_Assigned task_.
Copy every line of the records below that holds the word "resized".

_Dataset content_.
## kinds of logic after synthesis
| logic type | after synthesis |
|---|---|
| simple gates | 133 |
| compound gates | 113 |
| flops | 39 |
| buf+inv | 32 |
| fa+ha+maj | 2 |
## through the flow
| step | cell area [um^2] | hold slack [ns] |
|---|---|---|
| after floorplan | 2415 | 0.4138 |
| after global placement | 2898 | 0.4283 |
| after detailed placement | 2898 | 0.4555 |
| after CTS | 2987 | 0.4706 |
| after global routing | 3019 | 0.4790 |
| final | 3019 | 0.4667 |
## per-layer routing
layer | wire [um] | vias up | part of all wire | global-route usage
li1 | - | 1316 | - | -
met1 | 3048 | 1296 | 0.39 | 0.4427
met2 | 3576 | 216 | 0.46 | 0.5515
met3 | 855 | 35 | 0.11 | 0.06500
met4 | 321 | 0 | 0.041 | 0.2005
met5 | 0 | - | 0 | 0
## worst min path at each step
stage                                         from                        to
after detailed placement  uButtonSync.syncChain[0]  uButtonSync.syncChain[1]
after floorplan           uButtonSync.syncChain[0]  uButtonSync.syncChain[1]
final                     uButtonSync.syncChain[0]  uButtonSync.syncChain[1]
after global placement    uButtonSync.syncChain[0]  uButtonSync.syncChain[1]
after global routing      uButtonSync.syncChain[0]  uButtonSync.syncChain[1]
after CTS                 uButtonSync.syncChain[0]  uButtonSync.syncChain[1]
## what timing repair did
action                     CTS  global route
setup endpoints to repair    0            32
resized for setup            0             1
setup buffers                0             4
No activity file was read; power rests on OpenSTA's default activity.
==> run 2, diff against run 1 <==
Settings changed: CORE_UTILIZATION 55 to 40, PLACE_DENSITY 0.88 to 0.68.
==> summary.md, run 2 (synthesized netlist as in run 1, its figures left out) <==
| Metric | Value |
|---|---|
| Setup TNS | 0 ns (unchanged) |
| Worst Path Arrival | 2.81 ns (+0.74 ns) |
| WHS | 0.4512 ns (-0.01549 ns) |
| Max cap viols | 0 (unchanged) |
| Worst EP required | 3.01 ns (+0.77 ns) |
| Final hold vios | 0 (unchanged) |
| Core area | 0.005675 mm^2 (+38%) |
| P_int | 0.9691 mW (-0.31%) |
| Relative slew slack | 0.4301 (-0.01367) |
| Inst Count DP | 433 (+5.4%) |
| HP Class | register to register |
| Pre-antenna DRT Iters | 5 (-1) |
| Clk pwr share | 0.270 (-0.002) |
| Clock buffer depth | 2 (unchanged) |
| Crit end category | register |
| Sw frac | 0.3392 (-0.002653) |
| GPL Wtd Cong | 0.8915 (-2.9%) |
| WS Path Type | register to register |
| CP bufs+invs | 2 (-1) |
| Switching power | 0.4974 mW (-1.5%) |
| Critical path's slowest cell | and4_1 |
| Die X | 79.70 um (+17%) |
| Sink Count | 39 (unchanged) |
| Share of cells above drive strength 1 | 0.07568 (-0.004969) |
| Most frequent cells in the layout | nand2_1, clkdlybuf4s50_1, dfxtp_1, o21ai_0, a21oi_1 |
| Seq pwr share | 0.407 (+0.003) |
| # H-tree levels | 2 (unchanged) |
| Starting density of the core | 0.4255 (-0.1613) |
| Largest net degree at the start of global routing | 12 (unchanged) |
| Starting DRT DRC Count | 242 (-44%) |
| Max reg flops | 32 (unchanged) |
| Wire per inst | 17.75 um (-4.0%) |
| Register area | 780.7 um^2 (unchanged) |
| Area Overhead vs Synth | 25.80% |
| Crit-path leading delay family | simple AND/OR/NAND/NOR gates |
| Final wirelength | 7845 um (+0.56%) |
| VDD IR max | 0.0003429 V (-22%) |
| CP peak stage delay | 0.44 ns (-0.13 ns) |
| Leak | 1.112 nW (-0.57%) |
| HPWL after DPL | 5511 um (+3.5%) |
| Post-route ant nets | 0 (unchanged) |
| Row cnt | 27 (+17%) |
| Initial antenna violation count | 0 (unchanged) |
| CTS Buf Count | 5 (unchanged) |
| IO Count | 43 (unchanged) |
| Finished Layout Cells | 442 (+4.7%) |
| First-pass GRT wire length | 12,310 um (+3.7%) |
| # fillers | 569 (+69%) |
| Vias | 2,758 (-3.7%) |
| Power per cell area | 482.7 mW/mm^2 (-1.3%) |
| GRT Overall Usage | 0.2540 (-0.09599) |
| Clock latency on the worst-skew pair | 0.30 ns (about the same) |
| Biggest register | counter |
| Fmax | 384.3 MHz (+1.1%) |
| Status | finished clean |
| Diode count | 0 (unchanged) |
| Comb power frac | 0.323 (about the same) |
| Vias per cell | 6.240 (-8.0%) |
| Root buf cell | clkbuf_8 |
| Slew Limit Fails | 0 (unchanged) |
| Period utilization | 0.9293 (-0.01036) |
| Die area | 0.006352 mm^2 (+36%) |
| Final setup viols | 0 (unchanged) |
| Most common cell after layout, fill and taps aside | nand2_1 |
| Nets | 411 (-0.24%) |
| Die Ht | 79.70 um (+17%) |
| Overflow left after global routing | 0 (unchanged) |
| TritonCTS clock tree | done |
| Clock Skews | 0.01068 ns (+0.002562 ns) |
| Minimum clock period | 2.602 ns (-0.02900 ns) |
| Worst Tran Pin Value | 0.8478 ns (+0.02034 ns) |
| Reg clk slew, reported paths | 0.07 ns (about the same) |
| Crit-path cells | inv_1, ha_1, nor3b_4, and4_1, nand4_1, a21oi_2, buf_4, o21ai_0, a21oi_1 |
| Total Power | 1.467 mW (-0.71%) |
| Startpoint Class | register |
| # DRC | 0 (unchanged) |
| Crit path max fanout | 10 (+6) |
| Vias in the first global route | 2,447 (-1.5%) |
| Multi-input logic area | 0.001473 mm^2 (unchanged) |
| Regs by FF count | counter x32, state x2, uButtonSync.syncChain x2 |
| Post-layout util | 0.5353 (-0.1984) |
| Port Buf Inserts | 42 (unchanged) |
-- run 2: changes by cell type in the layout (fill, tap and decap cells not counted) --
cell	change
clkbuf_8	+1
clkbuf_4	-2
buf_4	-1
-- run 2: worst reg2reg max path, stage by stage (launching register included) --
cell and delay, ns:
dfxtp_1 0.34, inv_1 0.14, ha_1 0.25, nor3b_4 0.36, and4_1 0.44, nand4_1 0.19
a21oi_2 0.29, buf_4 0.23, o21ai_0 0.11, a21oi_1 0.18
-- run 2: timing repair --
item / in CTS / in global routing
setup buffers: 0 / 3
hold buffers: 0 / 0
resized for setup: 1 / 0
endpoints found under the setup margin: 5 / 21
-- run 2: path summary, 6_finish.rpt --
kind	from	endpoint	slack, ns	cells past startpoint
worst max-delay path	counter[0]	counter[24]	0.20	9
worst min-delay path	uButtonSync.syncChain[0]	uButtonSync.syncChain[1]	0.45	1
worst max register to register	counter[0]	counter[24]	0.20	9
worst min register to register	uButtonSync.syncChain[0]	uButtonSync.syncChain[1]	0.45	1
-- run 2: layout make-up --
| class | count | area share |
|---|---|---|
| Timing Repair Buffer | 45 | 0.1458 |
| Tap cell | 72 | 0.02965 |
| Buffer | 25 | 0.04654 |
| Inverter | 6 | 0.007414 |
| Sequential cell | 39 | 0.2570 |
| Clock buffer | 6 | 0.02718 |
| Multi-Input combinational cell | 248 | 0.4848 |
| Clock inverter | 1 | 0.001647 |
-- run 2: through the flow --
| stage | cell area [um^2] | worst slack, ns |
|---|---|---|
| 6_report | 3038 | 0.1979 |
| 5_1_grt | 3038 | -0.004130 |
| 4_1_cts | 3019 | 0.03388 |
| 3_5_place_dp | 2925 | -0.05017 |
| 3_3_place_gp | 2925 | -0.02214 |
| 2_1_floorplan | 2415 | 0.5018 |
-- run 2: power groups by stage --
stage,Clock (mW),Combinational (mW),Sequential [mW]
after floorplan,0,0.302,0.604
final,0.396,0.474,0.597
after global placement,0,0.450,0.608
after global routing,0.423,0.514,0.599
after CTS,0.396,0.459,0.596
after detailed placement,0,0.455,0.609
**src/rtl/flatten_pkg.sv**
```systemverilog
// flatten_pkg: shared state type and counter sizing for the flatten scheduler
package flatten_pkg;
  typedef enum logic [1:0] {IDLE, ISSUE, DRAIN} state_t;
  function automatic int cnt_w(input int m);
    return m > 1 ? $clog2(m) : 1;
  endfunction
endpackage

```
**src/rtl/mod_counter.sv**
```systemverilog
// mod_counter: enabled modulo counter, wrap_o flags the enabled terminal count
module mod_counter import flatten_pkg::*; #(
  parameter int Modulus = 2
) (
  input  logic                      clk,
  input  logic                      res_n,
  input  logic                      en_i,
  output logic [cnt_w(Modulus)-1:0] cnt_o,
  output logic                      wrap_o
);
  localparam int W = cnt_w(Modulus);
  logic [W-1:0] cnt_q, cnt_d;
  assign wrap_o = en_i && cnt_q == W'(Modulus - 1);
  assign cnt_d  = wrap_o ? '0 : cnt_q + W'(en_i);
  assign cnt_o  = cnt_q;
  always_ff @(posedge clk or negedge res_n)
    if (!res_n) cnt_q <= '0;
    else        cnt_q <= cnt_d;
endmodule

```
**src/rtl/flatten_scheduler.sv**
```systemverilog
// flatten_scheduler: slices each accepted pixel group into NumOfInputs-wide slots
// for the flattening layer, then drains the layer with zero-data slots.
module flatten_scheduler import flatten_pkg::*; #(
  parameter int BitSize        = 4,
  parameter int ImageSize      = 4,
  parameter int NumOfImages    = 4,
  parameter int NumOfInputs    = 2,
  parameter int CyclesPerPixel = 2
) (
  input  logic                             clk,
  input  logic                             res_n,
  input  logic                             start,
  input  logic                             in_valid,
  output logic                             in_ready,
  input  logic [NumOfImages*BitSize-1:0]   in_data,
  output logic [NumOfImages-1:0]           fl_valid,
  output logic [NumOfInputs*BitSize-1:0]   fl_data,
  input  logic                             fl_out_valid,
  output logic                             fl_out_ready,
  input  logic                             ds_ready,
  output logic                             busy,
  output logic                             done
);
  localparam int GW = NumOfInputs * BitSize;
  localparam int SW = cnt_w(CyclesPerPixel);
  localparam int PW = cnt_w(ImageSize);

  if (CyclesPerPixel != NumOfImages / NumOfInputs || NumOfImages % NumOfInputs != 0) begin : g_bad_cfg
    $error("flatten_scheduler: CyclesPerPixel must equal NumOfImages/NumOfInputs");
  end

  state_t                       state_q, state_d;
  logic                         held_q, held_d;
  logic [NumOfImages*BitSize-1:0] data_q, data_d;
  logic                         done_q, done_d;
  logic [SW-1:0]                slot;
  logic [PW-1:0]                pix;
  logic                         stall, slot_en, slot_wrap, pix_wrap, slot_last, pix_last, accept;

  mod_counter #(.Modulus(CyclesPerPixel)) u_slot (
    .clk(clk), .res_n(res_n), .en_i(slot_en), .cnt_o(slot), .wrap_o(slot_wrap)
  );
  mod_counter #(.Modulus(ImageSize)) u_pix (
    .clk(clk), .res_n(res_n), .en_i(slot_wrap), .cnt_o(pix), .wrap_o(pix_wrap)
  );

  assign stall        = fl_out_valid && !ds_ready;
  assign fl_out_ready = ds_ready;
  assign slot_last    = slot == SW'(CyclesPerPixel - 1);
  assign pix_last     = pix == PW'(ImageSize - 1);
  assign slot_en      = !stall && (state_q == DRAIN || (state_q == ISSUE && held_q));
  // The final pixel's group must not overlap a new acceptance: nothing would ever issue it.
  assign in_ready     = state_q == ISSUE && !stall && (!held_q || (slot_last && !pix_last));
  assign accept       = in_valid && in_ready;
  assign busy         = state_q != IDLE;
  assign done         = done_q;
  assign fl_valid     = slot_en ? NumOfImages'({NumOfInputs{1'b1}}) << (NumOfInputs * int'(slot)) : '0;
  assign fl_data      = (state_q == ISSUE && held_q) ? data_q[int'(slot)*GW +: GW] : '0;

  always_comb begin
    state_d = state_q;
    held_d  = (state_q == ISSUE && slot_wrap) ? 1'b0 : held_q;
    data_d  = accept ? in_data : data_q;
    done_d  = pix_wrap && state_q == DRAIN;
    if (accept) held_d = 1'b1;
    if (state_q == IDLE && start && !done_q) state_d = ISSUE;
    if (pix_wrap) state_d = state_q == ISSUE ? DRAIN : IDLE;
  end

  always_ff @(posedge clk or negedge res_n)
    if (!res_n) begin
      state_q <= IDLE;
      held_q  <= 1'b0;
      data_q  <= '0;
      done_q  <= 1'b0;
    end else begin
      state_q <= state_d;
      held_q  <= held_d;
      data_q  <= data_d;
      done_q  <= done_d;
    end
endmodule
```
==
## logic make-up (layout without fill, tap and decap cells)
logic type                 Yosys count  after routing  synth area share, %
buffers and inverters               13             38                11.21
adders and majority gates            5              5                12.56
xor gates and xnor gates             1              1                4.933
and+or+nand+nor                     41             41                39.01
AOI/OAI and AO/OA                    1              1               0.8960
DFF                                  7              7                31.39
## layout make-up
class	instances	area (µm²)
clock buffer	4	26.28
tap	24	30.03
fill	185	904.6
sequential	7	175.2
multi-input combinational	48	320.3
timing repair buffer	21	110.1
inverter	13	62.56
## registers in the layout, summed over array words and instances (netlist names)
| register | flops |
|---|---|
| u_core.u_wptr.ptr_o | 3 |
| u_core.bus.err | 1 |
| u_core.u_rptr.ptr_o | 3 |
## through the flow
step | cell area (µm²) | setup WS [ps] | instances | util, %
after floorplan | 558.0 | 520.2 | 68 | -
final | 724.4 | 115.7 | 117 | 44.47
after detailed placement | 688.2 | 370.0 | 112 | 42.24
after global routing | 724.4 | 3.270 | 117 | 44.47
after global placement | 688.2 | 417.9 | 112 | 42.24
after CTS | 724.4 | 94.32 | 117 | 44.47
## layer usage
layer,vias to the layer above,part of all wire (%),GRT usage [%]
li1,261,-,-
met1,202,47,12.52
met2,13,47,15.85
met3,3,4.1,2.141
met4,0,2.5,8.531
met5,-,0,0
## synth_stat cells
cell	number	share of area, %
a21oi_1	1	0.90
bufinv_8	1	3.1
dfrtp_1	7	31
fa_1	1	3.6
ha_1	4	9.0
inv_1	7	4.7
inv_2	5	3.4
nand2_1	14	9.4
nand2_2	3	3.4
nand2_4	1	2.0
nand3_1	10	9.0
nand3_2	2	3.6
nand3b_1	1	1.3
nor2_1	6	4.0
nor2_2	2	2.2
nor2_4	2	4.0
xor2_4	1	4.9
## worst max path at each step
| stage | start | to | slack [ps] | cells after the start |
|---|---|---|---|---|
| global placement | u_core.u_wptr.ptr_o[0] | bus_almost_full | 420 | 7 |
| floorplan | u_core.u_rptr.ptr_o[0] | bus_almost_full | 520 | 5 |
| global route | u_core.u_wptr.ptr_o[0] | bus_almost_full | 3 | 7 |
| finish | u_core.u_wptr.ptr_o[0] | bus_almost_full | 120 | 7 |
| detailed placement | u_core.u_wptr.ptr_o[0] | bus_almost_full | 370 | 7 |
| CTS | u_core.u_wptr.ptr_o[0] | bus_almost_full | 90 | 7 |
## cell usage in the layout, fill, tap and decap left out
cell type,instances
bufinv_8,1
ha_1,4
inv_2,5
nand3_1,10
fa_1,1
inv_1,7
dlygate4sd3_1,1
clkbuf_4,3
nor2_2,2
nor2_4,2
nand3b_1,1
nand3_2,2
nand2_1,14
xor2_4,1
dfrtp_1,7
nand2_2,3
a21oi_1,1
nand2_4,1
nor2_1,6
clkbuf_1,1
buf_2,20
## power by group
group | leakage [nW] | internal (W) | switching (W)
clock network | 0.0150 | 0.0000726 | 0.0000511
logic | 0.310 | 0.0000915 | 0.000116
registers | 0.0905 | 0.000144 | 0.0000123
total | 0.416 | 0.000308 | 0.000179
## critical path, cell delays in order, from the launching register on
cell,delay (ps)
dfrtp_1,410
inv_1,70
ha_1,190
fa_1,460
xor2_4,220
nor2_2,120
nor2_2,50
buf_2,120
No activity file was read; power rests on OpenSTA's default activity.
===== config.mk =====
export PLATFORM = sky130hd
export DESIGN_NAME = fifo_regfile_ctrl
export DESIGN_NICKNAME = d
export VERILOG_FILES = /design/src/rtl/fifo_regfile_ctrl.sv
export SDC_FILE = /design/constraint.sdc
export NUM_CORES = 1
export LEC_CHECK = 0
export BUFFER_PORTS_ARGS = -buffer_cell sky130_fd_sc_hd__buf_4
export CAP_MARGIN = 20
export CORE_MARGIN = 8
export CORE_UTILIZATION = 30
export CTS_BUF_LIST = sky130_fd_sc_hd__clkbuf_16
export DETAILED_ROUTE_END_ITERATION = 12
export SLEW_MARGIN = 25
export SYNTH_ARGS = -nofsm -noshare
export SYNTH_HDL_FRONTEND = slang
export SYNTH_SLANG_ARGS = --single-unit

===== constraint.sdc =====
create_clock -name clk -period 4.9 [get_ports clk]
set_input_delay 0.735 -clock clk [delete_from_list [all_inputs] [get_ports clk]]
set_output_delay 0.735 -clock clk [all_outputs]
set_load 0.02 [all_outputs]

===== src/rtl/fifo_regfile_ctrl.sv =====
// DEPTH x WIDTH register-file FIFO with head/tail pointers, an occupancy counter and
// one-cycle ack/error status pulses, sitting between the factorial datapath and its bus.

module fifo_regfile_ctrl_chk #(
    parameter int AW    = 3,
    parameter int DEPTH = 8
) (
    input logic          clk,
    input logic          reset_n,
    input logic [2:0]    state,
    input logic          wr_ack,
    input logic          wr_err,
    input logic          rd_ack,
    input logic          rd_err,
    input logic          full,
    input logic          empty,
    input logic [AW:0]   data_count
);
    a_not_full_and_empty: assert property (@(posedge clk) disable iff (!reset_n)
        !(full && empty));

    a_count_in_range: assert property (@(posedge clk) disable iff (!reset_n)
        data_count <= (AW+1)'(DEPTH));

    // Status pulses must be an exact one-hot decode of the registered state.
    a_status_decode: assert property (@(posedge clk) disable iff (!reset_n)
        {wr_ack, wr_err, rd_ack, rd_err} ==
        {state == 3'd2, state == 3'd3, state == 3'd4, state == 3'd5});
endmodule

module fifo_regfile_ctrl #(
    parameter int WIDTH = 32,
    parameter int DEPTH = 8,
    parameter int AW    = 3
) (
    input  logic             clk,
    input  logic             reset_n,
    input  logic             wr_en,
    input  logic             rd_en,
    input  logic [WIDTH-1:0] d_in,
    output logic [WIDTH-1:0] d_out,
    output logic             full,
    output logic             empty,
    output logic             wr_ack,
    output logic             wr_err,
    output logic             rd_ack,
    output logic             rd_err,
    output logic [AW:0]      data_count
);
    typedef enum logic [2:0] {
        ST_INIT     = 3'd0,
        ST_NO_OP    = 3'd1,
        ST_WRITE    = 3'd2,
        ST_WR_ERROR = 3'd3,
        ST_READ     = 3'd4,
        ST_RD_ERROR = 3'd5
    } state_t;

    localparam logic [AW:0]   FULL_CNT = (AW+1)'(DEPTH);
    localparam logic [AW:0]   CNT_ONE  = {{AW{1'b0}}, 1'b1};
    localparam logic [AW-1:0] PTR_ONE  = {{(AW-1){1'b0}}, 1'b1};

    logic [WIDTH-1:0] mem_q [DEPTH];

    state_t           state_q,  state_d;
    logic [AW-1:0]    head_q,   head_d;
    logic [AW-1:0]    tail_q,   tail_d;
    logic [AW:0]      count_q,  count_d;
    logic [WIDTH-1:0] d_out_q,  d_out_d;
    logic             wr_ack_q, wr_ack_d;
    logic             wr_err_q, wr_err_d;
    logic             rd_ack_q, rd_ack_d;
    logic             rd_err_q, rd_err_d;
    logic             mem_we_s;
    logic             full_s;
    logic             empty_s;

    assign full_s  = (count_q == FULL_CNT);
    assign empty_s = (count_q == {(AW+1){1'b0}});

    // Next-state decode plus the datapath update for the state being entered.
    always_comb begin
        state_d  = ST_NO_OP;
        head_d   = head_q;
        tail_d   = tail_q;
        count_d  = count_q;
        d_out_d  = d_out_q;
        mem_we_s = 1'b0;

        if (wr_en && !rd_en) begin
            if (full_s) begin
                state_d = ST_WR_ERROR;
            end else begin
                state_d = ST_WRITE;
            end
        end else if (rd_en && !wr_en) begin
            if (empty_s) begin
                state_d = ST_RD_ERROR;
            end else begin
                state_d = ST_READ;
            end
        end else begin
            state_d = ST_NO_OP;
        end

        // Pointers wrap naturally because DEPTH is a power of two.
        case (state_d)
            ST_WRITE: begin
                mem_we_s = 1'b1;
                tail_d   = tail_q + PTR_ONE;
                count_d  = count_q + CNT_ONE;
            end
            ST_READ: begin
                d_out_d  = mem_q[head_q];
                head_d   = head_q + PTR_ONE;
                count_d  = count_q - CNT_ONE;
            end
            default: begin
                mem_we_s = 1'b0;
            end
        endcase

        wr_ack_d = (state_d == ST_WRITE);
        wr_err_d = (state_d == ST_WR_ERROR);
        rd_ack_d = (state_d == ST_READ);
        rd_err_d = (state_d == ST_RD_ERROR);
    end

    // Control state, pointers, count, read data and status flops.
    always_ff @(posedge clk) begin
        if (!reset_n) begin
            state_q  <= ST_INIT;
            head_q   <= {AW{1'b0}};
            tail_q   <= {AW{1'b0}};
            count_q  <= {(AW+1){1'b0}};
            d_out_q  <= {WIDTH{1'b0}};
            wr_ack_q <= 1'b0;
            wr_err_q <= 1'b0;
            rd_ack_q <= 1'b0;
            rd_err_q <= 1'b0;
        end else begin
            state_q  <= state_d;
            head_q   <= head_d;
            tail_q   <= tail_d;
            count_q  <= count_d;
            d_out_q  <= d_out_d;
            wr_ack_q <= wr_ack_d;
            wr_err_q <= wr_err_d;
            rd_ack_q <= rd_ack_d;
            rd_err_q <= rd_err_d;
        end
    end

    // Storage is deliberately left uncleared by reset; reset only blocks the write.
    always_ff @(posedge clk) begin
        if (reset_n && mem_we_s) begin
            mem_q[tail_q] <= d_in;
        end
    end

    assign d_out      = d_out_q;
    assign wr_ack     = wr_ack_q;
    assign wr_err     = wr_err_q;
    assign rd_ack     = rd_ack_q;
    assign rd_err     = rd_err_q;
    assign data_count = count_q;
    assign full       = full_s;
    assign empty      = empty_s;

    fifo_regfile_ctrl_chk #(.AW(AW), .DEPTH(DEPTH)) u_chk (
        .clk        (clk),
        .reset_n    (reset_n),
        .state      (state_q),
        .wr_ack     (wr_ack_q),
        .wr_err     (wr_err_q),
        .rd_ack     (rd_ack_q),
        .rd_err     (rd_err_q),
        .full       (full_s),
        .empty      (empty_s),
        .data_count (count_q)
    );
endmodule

_Solution for this problem_.
resized for setup            0             1
resized for setup: 1 / 0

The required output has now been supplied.